- Opening Delimiter -

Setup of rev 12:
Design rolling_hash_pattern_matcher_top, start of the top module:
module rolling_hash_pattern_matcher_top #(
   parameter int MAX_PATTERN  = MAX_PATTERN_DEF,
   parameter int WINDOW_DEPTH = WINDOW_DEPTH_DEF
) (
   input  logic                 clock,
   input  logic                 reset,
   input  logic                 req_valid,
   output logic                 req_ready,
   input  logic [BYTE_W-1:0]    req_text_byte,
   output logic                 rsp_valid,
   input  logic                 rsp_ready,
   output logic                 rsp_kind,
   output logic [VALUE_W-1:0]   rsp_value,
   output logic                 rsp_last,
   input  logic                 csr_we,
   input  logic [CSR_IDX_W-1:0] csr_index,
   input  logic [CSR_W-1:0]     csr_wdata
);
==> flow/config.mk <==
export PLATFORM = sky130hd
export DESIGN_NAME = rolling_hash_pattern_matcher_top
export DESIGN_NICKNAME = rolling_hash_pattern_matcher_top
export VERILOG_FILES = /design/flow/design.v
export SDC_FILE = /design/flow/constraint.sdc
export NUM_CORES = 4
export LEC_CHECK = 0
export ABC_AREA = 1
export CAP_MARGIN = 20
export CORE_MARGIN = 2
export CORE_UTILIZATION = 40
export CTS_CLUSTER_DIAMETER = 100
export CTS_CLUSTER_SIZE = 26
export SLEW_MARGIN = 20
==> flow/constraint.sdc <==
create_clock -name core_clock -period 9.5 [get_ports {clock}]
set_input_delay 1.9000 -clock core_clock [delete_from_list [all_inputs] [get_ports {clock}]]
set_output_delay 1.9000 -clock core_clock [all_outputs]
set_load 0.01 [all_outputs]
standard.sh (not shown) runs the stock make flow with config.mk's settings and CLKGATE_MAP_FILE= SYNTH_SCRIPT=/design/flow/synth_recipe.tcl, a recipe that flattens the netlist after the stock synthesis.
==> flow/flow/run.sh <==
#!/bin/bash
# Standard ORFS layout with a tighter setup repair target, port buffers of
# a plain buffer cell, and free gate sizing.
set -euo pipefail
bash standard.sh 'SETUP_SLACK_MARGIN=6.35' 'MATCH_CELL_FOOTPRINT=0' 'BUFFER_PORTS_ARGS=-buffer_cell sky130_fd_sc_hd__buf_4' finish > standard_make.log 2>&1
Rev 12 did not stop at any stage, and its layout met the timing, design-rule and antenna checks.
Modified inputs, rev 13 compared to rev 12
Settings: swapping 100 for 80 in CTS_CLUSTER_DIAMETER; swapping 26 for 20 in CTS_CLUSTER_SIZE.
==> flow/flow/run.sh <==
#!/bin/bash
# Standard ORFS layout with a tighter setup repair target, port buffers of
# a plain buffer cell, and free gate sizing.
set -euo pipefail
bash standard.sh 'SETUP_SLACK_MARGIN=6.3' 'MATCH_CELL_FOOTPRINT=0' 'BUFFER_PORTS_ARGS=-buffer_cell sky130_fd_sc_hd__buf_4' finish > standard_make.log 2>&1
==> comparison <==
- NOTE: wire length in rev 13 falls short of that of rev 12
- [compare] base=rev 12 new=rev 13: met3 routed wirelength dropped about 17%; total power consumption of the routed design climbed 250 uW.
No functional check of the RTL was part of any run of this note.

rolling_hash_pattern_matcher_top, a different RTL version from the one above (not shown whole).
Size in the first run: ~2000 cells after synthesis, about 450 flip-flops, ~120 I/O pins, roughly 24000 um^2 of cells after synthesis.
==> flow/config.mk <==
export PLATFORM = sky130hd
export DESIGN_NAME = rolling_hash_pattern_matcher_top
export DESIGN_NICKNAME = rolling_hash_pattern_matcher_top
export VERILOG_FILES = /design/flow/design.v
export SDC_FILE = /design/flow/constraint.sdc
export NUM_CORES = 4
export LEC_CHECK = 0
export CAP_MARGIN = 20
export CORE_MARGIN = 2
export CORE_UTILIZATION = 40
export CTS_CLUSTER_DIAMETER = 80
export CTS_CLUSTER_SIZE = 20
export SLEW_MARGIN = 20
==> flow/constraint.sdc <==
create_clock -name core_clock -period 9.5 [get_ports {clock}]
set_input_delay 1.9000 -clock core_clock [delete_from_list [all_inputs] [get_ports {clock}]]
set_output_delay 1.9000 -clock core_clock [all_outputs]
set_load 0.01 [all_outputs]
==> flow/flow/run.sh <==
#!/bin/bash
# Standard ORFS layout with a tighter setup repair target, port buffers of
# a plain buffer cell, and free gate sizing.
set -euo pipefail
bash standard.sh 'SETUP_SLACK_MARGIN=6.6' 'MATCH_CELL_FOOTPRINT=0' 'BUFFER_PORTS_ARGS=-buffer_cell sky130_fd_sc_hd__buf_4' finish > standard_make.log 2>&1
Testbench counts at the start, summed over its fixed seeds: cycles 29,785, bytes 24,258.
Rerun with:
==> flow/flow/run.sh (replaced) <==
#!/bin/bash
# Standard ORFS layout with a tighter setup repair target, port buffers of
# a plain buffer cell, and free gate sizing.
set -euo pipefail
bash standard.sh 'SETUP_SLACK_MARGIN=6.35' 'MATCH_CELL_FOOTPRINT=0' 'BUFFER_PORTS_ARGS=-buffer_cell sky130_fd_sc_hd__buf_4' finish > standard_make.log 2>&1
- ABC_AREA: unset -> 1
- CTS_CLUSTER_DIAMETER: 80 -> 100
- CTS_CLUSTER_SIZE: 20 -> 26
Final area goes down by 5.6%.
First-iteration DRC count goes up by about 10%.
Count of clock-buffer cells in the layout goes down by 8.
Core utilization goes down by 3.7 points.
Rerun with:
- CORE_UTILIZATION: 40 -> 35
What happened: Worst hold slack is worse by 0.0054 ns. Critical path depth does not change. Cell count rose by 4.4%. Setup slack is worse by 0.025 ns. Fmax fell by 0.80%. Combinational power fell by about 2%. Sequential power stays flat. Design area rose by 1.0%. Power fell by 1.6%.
This is an optimization exercise on Yosys and OpenROAD, whose aim is small area, a short achievable clock period and few clock cycles, not a production implementation. Only simulation tests tie the RTL to the original design; equivalence was not proved. No activity file was given, so power comes from the tool's default toggle rates.

## deparser_top
module deparser_top
(
	input wire clk,
	input wire aresetn,
	input deparser_pkg::phv_t phv,
	input wire phv_empty,
	output logic phv_rd_en,
	input deparser_pkg::vlan_id_t vlan_id,
	input wire vlan_empty,
	output logic vlan_rd_en,
	input deparser_pkg::head_data_t head_data,
	input deparser_pkg::head_keep_t head_keep,
	input deparser_pkg::head_last_t head_last,
	input wire head_empty,
	output logic head_rd_en,
	input deparser_pkg::seg_data_t body_data,
	input deparser_pkg::seg_keep_t body_keep,
	input wire body_last,
	input wire body_empty,
	output logic body_rd_en,
	output deparser_pkg::seg_data_t out_data,
	output deparser_pkg::seg_keep_t out_keep,
	output logic out_last,
	output logic out_valid,
	input wire out_ready,
	input deparser_pkg::seg_data_t ctrl_data,
	input wire ctrl_valid,
	input wire ctrl_last
);
export LEC_CHECK = 0
export CAP_MARGIN = 20
export CORE_MARGIN = 2
export CORE_UTILIZATION = 40
export CTS_BUF_LIST = sky130_fd_sc_hd__clkbuf_8
export CTS_CLUSTER_DIAMETER = 50
export CTS_CLUSTER_SIZE = 14
export SLEW_MARGIN = 20
export SYNTH_HIERARCHICAL = 1
export SYNTH_MINIMUM_KEEP_SIZE = 1000000
create_clock -name core_clock -period 9.0 [get_ports {clk}]
standard.sh (not shown) runs the stock make flow with config.mk's settings and CLKGATE_MAP_FILE= SYNTH_SCRIPT=/design/flow/synth_recipe.tcl, a recipe that flattens the netlist after the stock synthesis.
==> flow/flow/run.sh <==
#!/bin/bash
set -uo pipefail
here=$(pwd)
export BUFFER_PORTS_ARGS="-buffer_cell sky130_fd_sc_hd__buf_1"
export CTS_ARGS="-sink_clustering_enable -repair_clock_nets -dont_use_dummy_load -sink_clustering_size 14 -sink_clustering_max_diameter 50 -buf_list sky130_fd_sc_hd__clkbuf_8"
export SETUP_SLACK_MARGIN=5.3
export IO_CONSTRAINTS="$here/flow/io.tcl"
bash standard.sh > standard.log 2>&1
==> flow/flow/io.tcl <==
# Keep the FIFO handshake pins and the output handshake next to each other, so the
# paths from an empty flag to its read enable stay short.
set ctl {vlan_empty vlan_rd_en phv_empty phv_rd_en phv[384] head_empty head_rd_en head_last[0] head_last[1] body_empty body_rd_en body_last out_ready out_valid}
set_io_pin_constraint -pin_names $ctl -region right:180-220
Testbench counts at the start, summed over its fixed seeds: cycles 7,832.
Rerun with:
--- a/flow/flow/run.sh
+++ b/flow/flow/run.sh
@@ -6 +5,0 @@
-export SETUP_SLACK_MARGIN=5.3
Settings changed: PLACE_DENSITY set to 0.75, SETUP_SLACK_MARGIN set to 5.0.
=> The new run finished with timing, DRC and antenna clean. Hold slack gets better by 0.016 ns. Total power drops by 1.4%. Clock-buffer cell count came out lower by 9. Sequential cell count stays the same. Routed wire length rises by about 2.8%. Area after synthesis is unchanged. Cell count barely changes. Cell area went down by about 0.8%. Critical path depth stays the same. Fmax barely changes.
Rerun with:
Settings changed: PLACE_DENSITY 0.75 to 0.45.
Global-route usage goes down by 0.45 points.
Fmax goes down slightly.
Utilization goes up by 0.29 points.
Power goes up by a few percent.
Wire length goes down by a few percent.
This design comes from an exercise in tuning for small area on the open sky130 flow, not from production work. Only simulation tests tie the RTL to the original design; equivalence was not proved. No activity file was given, so power comes from the tool's default toggle rates.

## JK
Design rotate_points_about_centroid_core, start of the top module:
module rotate_points_about_centroid_core #(
  parameter int MaxVertices = 64
) (
  input  wire logic               clk,
  input  wire logic               rst,
  input  wire logic               cfg_we,
  input  wire logic               cfg_idx,
  input  wire logic [15:0]        cfg_data,
  input  wire logic               in_valid,
  output logic                    in_stall,
  input  wire logic signed [15:0] x_in,
  input  wire logic signed [15:0] y_in,
  input  wire logic               last_in,
  output logic                    out_valid,
  input  wire logic               out_stall,
  output logic signed [21:0]      x_out,
  output logic signed [21:0]      y_out,
  output logic                    last_out,
  output logic                    overflow
);
  typedef enum logic [3:0] {
    S_LOAD0, S_LOAD, S_SUMW, S_SUM, S_CHK, S_DIV, S_STORE, S_WAIT, S_RUN
  } st_t;
  st_t               st;
  logic [63:0][31:0] ring;
  logic [5:0]        ph;
  logic [6:0]        cnt;
  logic              dropped;
  logic [15:0]       cos_r, sin_r;
  logic [33:0]       P;
  logic [15:0]       mx, my;
  logic              sx, sy;
  logic [21:0]       y_q;
  logic              axis, neg, r, ov;
  logic full, acc, wr;
  assign full = cnt[6];
  always_comb begin
    in_stall = 1'b1;
    if (st == S_LOAD0) in_stall = 1'b0;
    else if (st == S_LOAD) in_stall = !(full || ph == cnt[5:0]);
  end
  assign acc = in_valid && !in_stall;
  assign wr = acc && (st == S_LOAD0 || !full);
  logic start, skip;
  assign start = (st == S_WAIT) && !ov && (ph == 6'd2);
  assign skip = (st == S_STORE) && axis;
  always_ff @(posedge clk) begin
    ring <= {ring[62:0], wr ? {y_in, x_in} : ring[63]};
    if (st == S_LOAD0 && acc) ph <= 6'd1;
    else ph <= ph + {4'd0, skip, !start && !skip};
  end
  always_ff @(posedge clk) begin
    if (rst) begin
      cos_r <= 16'sd16384;
      sin_r <= '0;
    end else if (cfg_we) begin
      if (cfg_idx) sin_r <= cfg_data;
      else cos_r <= cfg_data;
    end
  end
  logic [3:0]  t;
  logic [1:0]  u;
  logic [15:0] xtap, ytap;
  assign t = ph[5:2];
  assign u = ph[1:0];
  for (genvar k = 0; k < 16; k++) begin : g_tap
    assign xtap[k] = ring[4*k+1][15-k];
    assign ytap[k] = ring[4*k+2][31-k];
  end
  logic xb, yb, cxb, cyb, cdb, top;
  ...
==> module rotate_points_about_centroid_core, before the edit <==
module rotate_points_about_centroid_core #(
  parameter int MaxVertices = 64
) (
  input  wire logic               clk,
  input  wire logic               rst,
  input  wire logic               cfg_we,
  input  wire logic               cfg_idx,
  input  wire logic [15:0]        cfg_data,
  input  wire logic               in_valid,
  output logic                    in_stall,
  input  wire logic signed [15:0] x_in,
  input  wire logic signed [15:0] y_in,
  input  wire logic               last_in,
  output logic                    out_valid,
  input  wire logic               out_stall,
  output logic signed [21:0]      x_out,
  output logic signed [21:0]      y_out,
  output logic                    last_out,
  output logic                    overflow
);
  typedef enum logic [3:0] {
    S_LOAD0, S_LOAD, S_SUMW, S_SUM, S_CHK, S_DIV, S_STORE, S_WAIT, S_RUN
  } st_t;
  st_t               st;
  logic [63:0][31:0] ring;
  logic [5:0]        ph;
  logic [6:0]        cnt;
  logic              dropped;
  logic [15:0]       cos_r, sin_r;
  logic [33:0]       P;
  logic [15:0]       mx, my;
  logic              sx, sy;
  logic [21:0]       y_q;
  logic              axis, neg, r, ov;
  logic full, acc, wr;
  assign full = cnt[6];
  always_comb begin
    in_stall = 1'b1;
    if (st == S_LOAD0) in_stall = 1'b0;
    else if (st == S_LOAD) in_stall = !(full || ph == cnt[5:0]);
  end
  assign acc = in_valid && !in_stall;
  assign wr = acc && (st == S_LOAD0 || !full);
  logic start, skip;
  assign start = (st == S_WAIT) && !ov && (ph == 6'd2);
  assign skip = (st == S_STORE) && axis;
  always_ff @(posedge clk) begin
    ring <= {ring[62:0], wr ? {y_in, x_in} : ring[63]};
    if (st == S_LOAD0 && acc) ph <= 6'd1;
    else ph <= ph + {4'd0, skip, !start && !skip};
  end
  always_ff @(posedge clk) begin
    if (rst) begin
      cos_r <= 16'sd16384;
      sin_r <= '0;
    end else if (cfg_we) begin
      if (cfg_idx) sin_r <= cfg_data;
      else cos_r <= cfg_data;
    end
  end
  logic [3:0]  t;
  logic [1:0]  u;
  logic [15:0] xtap, ytap;
  assign t = ph[5:2];
  assign u = ph[1:0];
  for (genvar k = 0; k < 16; k++) begin : g_tap
    assign xtap[k] = ring[4*k+1][15-k];
    assign ytap[k] = ring[4*k+2][31-k];
  end
  logic xb, yb, cxb, cyb, cdb, top;
  assign top = (t == 4'd0);
  assign xb = xtap[t];
  assign yb = ytap[t];
  assign cxb = mx[4'd15 - t] ^ sx;
  assign cyb = my[4'd15 - t] ^ sy;
  assign cdb = r ? cxb : cyb;
  logic [15:0] src;
  logic [11:0] dsub;
  logic        inv, cin, shl;
  logic [33:0] sum, opv;
  assign opv = {{18{src[15]}}, src} ^ {34{inv}};
  logic [33:0] pa, ob;
  logic [16:0] cy;
  assign pa = shl ? {P[32:0], 1'b0} : P;
  assign ob = {opv[33:22] | dsub, opv[21:0]};
  assign cy[0] = cin;
  for (genvar k = 0; k < 16; k++) begin : g_fa
    assign sum[k] = pa[k] ^ ob[k] ^ cy[k];
    assign cy[k+1] = (pa[k] & ob[k]) | (pa[k] & cy[k]) | (ob[k] & cy[k]);
  end
  assign sum[33:16] = pa[33:16] + ob[33:16] + 18'(cy[16]);
  logic ge;
  assign ge = P[27:21] >= cnt;
  logic [23:0] q24;
  logic [21:0] satq;
  assign q24 = P[33:10];
  assign satq = (q24[23:21] == 3'b000 || q24[23:21] == 3'b111) ? q24[21:0]
              : {q24[23], {21{~q24[23]}}};
  logic svalid;
  assign svalid = {1'b0, ph} < cnt;
  always_comb begin
    src = '0;
    inv = 1'b0;
    cin = 1'b0;
    shl = 1'b0;
    dsub = '0;
    if (st == S_DIV) begin
      shl = 1'b1;
      if (ge) begin
        dsub = -{5'd0, cnt};
        src = 16'd1;
      end
    end else if (st == S_SUM) begin
      if (svalid) begin
        src = axis ? ring[63][31:16] : ring[63][15:0];
        inv = neg;
      end
    end else if (st == S_RUN) begin
      unique case (u)
        2'd1: begin
          src = {1'b0, cdb, 13'd0, (t == 4'd6)};
          shl = 1'b1;
        end
        2'd2: begin
          src = r ? cos_r : sin_r;
          if (xb == cxb) src = '0;
          else begin
            inv = ~xb ^ top;
            cin = inv;
          end
        end
        2'd3: begin
          src = r ? sin_r : cos_r;
          if (yb == cyb) src = '0;
          else begin
            inv = ~yb ^ top ^ r;
            cin = inv;
          end
        end
        default: ;
      endcase
    end
  end
  logic pload, pbit;
  always_comb begin
    pload = 1'b0;
    pbit = 1'b0;
    if (st == S_LOAD0 || st == S_LOAD || st == S_STORE) pload = 1'b1;
    else if (st == S_CHK) pload = P[33];
    else if (start) begin
      pload = 1'b1;
      pbit = my[15] ^ sy;
    end else if (st == S_RUN && !r && ph == 6'd1) begin
      pload = 1'b1;
      pbit = mx[15] ^ sx;
    end
  end
  always_ff @(posedge clk) begin
    if (pload) P <= {{20{pbit}}, 14'd0};
    else P <= sum;   
  end
  always_ff @(posedge clk) begin
    if (st == S_RUN && !r && ph == 6'd1) y_q <= satq;
  end
  always_ff @(posedge clk) begin
    if (rst) begin
      st <= S_LOAD0;
      ov <= 1'b0;
    end else begin
      unique case (st)
        S_LOAD0: begin
          if (acc) begin
            cnt <= 7'd1;
            dropped <= 1'b0;
            axis <= 1'b0;
            neg <= 1'b0;
            st <= last_in ? S_SUMW : S_LOAD;
          end
        end
        S_LOAD: begin
          if (acc) begin
            if (full) dropped <= 1'b1;
            else cnt <= cnt + 7'd1;
            if (last_in) st <= S_SUMW;
          end
        end
        S_SUMW: if (ph == 6'd63) st <= S_SUM;
        S_SUM: if (ph == 6'd63) st <= S_CHK;
        S_CHK: begin
          if (!neg && P[33]) begin
            neg <= 1'b1;
            st <= S_SUMW;
          end else begin
            if (axis) sy <= neg && !P[33];
            else sx <= neg && !P[33];
            st <= S_DIV;
          end
        end
        S_DIV: if (ph == 6'd22) st <= S_STORE;
        S_STORE: begin
          neg <= 1'b0;
          axis <= 1'b1;
          if (!axis) begin
            mx <= P[15:0];
            st <= S_SUMW;
          end else begin
            my <= P[15:0];
            st <= S_WAIT;
          end
        end
        S_WAIT: begin
          if (ov) begin
            if (!out_stall) begin
              ov <= 1'b0;
              cnt <= cnt - 7'd1;
              if (cnt == 7'd1) st <= S_LOAD0;
            end
          end else if (start) begin
            r <= 1'b0;
            st <= S_RUN;
          end
        end
        S_RUN: begin
          if (ph == 6'd1) r <= 1'b1;
          if (r && ph == 6'd63) begin
            ov <= 1'b1;
            st <= S_WAIT;
          end
        end
        default: st <= S_LOAD0;
      endcase
    end
  end
  assign out_valid = ov;
  assign x_out = satq;
  assign y_out = y_q;
  assign last_out = (cnt == 7'd1);
  assign overflow = dropped;
endmodule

- Closing Delimiter -

» THE TASK:
Begin with the first line of the records and reproduce each line as is, ending with the line that holds "Rev 12 did not".

» EXERCISE SOLUTION:
Setup of rev 12:
Design rolling_hash_pattern_matcher_top, start of the top module:
module rolling_hash_pattern_matcher_top #(
   parameter int MAX_PATTERN  = MAX_PATTERN_DEF,
   parameter int WINDOW_DEPTH = WINDOW_DEPTH_DEF
) (
   input  logic                 clock,
   input  logic                 reset,
   input  logic                 req_valid,
   output logic                 req_ready,
   input  logic [BYTE_W-1:0]    req_text_byte,
   output logic                 rsp_valid,
   input  logic                 rsp_ready,
   output logic                 rsp_kind,
   output logic [VALUE_W-1:0]   rsp_value,
   output logic                 rsp_last,
   input  logic                 csr_we,
   input  logic [CSR_IDX_W-1:0] csr_index,
   input  logic [CSR_W-1:0]     csr_wdata
);
==> flow/config.mk <==
export PLATFORM = sky130hd
export DESIGN_NAME = rolling_hash_pattern_matcher_top
export DESIGN_NICKNAME = rolling_hash_pattern_matcher_top
export VERILOG_FILES = /design/flow/design.v
export SDC_FILE = /design/flow/constraint.sdc
export NUM_CORES = 4
export LEC_CHECK = 0
export ABC_AREA = 1
export CAP_MARGIN = 20
export CORE_MARGIN = 2
export CORE_UTILIZATION = 40
export CTS_CLUSTER_DIAMETER = 100
export CTS_CLUSTER_SIZE = 26
export SLEW_MARGIN = 20
==> flow/constraint.sdc <==
create_clock -name core_clock -period 9.5 [get_ports {clock}]
set_input_delay 1.9000 -clock core_clock [delete_from_list [all_inputs] [get_ports {clock}]]
set_output_delay 1.9000 -clock core_clock [all_outputs]
set_load 0.01 [all_outputs]
standard.sh (not shown) runs the stock make flow with config.mk's settings and CLKGATE_MAP_FILE= SYNTH_SCRIPT=/design/flow/synth_recipe.tcl, a recipe that flattens the netlist after the stock synthesis.
==> flow/flow/run.sh <==
#!/bin/bash
# Standard ORFS layout with a tighter setup repair target, port buffers of
# a plain buffer cell, and free gate sizing.
set -euo pipefail
bash standard.sh 'SETUP_SLACK_MARGIN=6.35' 'MATCH_CELL_FOOTPRINT=0' 'BUFFER_PORTS_ARGS=-buffer_cell sky130_fd_sc_hd__buf_4' finish > standard_make.log 2>&1
Rev 12 did not stop at any stage, and its layout met the timing, design-rule and antenna checks.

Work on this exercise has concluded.